Australian architect and academic (born 1965)

Felicity D. Scott is an architect, writer, and academic. She is a professor of architecture at Columbia University in New York City.

== Early life and education ==

Following her undergraduate studies at the University of Melbourne, Scott received a master’s degree in architecture and urban design from Harvard University in 1994, and a PhD from Princeton University in 2001.

== Career ==

Scott is a professor at the Columbia Graduate School of Architecture, Planning and Preservation, where she is the director of the PhD program in Architecture (History and Theory), and co-director of the program in Critical, Curatorial and Conceptual Practices in Architecture (CCCP).

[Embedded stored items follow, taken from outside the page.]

Source: an optimization exercise on an open RTL-to-GDS flow (aim: small area). Production flows keep margins and buffers that such runs may drop.
Where RTL was checked, it was by simulation tests only, not by an equivalence proof against the original.
The flow treats the clock pin as an ideal source, which a real chip does not have.
No activity file was given, so power comes from the tool's default toggle rates.

==> flow/design.v <==
`timescale 1ns / 1ps
`default_nettype none
 `timescale 1ns / 1ps
`default_nettype none
 `timescale 1ns / 1ps
`default_nettype none
module xmodem(
    output wire xmodem_done,
    output wire xmodem_saw_valid_block,
    output wire xmodem_saw_invalid_block,
    output wire xmodem_receiving_repeat_block,
    output wire xmodem_saw_valid_msg_byte,
    output wire [7:0] xmodem_data_byte,
    output wire tx,
    input wire start,
    input wire rx_pin,
    input wire clk, rst
);
    reg rx_q1, rx_s, rx_d;
    always @(posedge clk, posedge rst)
        if (rst) begin
            rx_q1 <= 1'b1;
            rx_s  <= 1'b1;
        end else begin
            rx_q1 <= rx_pin;
            rx_s  <= rx_q1;
        end
    always @(posedge clk) rx_d <= rx_s;
    wire negedge_rx = ~rx_s & rx_d;
    reg [3:0] r;                             
    reg [8:0] rc;                            
    reg [8:0] data;
    wire r_idle = r[3] & r[1] & r[0];        
    wire r_b10  = r[3] & r[1] & ~r[0];       
    wire rc_max = (rc[7:0] == 8'b0111_1000);
    wire take_sample = ~r_idle & rc_max;
    always @(posedge clk, posedge rst)
        if (rst) r <= 4'd11;
        else if (r_idle) r <= negedge_rx ? 4'd0 : 4'd11;
        else if (rc_max | r_b10) r <= r + 4'd1;
    always @(posedge clk)
        if (r_idle) rc <= 9'b1_0110_0010;    
        else rc <= {rc[7:4], rc[3] ^ rc_max, rc[2:0], rc[8] ^ rc[3]};
    always @(posedge clk, posedge rst)
        if (rst) data <= 9'd0;
        else if (take_sample) data <= {rx_s, data[8:1]};
    wire [7:0] data_byte = data[7:0];
    wire svb = r_b10 & data[8];              
    reg       D;
    reg [6:0] n;
    reg [7:0] chk;
    reg [7:0] prev;
    reg       F1, F2;
    wire b_SA = ~D &  n[1] &  n[0];
    wire b_SB = ~D & ~n[1] & ~n[0];
    wire b_SC = ~D & ~n[1] &  n[0];
    wire b_SE = ~D &  n[1] & ~n[0];
    wire is_SOH = (data_byte == 8'h01);
    wire is_EOT = (data_byte == 8'h04);
    wire adv = svb & (~b_SA | is_SOH);
    always @(posedge clk, posedge rst)
        if (rst) begin
            D <= 1'b0;
            n <= 7'd3;
        end else if (adv) begin
            n[1:0] <= n[1:0] + 2'd1;
            n[6:2] <= n[6:2] + {4'd0, D & n[1] & n[0]};
            D <= D ^ (n == 7'd1);
        end
    always @(posedge clk)
        if (~D & ~n[1]) chk <= 8'd0;
        else if (svb) chk <= chk + data_byte;
    wire [7:0] t;                            
    assign t[0] = 1'b1;
    genvar gi;
    generate
        for (gi = 1; gi < 8; gi = gi + 1) begin : g_t
            assign t[gi] = t[gi-1] & prev[gi-1];
        end
    endgenerate
    wire [7:0] dd = data_byte ^ prev;
    wire [7:0] de = dd ^ t;
    always @(posedge clk)
        if (svb & b_SB) begin
            F1 <= ~|dd;
            F2 <= ~|de;
        end else if (svb & b_SC) begin
            F1 <= (F1 & (&dd)) | (F2 & (&de));
        end
    wire saw_block = svb & b_SE;
    wire valid_block = F1 & (chk == data_byte);
    wire saw_valid_block = saw_block & valid_block;
    wire saw_invalid_block = saw_block & ~valid_block;
    wire saw_EOT_block = svb & b_SA & is_EOT;
    always @(posedge clk, posedge rst)
        if (rst) prev <= 8'd0;
        else if (saw_valid_block & F2) prev <= prev ^ t;
    assign xmodem_data_byte = data_byte;
    assign xmodem_saw_valid_msg_byte = svb & D;
    assign xmodem_saw_valid_block = saw_valid_block;
    assign xmodem_saw_invalid_block = saw_invalid_block;
    assign xmodem_receiving_repeat_block = svb & b_SC & F1;
    assign xmodem_done = saw_EOT_block;
    reg        ps;
    reg [3:0]  tc, ic;
    reg [17:0] tmr;
    wire tfN = (tmr[16:0] == 17'b0_1101_1001_1110_1010);
    wire timeout = (tc == 4'd10) | (ic == 4'd10);
    always @(posedge clk, posedge rst)
        if (rst) ps <= 1'b0;
        else ps <= ps ? ~(timeout | saw_EOT_block) : start;
    always @(posedge clk, posedge rst)
        if (rst) tc <= 4'd0;
        else if (ps & saw_valid_block) tc <= 4'd0;
        else if (ps & tfN) tc <= tc + 4'd1;
    always @(posedge clk, posedge rst)
        if (rst) ic <= 4'd0;
        else if (ps & saw_valid_block) ic <= 4'd0;
        else if (ps & saw_invalid_block) ic <= ic + 4'd1;
    always @(posedge clk, posedge rst)
        if (rst) tmr <= 18'b01_1011_0011_1101_0101;    
        else if (ps & (tfN | ~saw_valid_block))
            tmr <= {tmr[16:0], tmr[17] ^ tmr[6] ^ tfN};
    wire send_ACK = ps ? saw_valid_block : saw_EOT_block;
    wire send_NAK = ps ? (tfN | saw_invalid_block) : start;
    reg [3:0] s;                             
    reg       ack;
    reg [8:0] tcy;                           
    wire s_idle = s[3] & s[1] & s[0];
    wire s_b10  = s[3] & s[1] & ~s[0];
    wire bit_sent = (tcy[7:0] == 8'b0111_1000);
    always @(posedge clk, posedge rst)
        if (rst) s <= 4'd11;
        else if (s_idle) s <= (send_ACK | send_NAK) ? 4'd0 : 4'd11;
        else if (bit_sent | s_b10) s <= s + 4'd1;
    always @(posedge clk)
        if (s_idle) ack <= send_ACK;
    always @(posedge clk)
        if (s_idle) tcy <= 9'b0_1110_0001;   
        else tcy <= {tcy[7:4], tcy[3] ^ bit_sent, tcy[2:0], tcy[8] ^ tcy[3]};
    reg txb;
    always @(*)
        case (s)
            4'd1:    txb = 1'b0;
            4'd2:    txb = ~ack;             
            4'd3:    txb = ack;
            4'd5:    txb = 1'b0;
            4'd6:    txb = ~ack;
            4'd7:    txb = 1'b0;
            4'd8:    txb = 1'b0;
            4'd9:    txb = 1'b0;
            default: txb = 1'b1;
        endcase
    assign tx = txb;
endmodule
Settings: LEC_CHECK=0, CAP_MARGIN=20, CORE_MARGIN=2, CORE_UTILIZATION=40, SLEW_MARGIN=20; clock period 20.0 ns.
run.sh (not shown) runs the stock make flow with config.mk's settings and CLKGATE_MAP_FILE= SYNTH_SCRIPT=/design/flow/synth_recipe.tcl, a recipe that flattens the netlist after the stock synthesis.
Change:
- CTS_BUF_LIST: not set -> sky130_fd_sc_hd__clkbuf_8
- CTS_CLUSTER_SIZE: not set -> 24
First-iteration DRC count rises by a few percent.
Sequential power barely changes.
Worst setup slack loses 0.033 ns.
Utilization falls by 0.88 points.
Power falls by roughly a tenth.
Wire length falls slightly.
Register-to-register slack barely changes.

She is a founding co-editor of Grey Room, a quarterly academic journal published by MIT Press.

== Awards ==
Scott has received the German Transatlantic Berlin Prize from the American Academy in Berlin (2013), Graham Foundation for Advanced Studies in the Fine Arts Grants (2011, 2017), a New York State Council on the Arts Independent Project Award (2010), a Clark Fellowship (2008), and an Arts Writers Grant from Creative Capital / Warhol Foundation (2007). In 2022, Scott was honoured by the Australian Institute of Architects with the William J Mitchell International Chapter Prize, which recognises significant international contributions to architecture by an Australian.

== Publications ==
- Scott, Felicity D. (2007). "Architecture or Techno-Utopia: Politics After Modernism"
- Scott, Felicity Dale Elliston (2008). "Allegorial Time Warp"
- Scott, Felicity D. (2016). "Outlaw Territories"
- Scott, Felicity Dale Elliston (2016). "Disorientation"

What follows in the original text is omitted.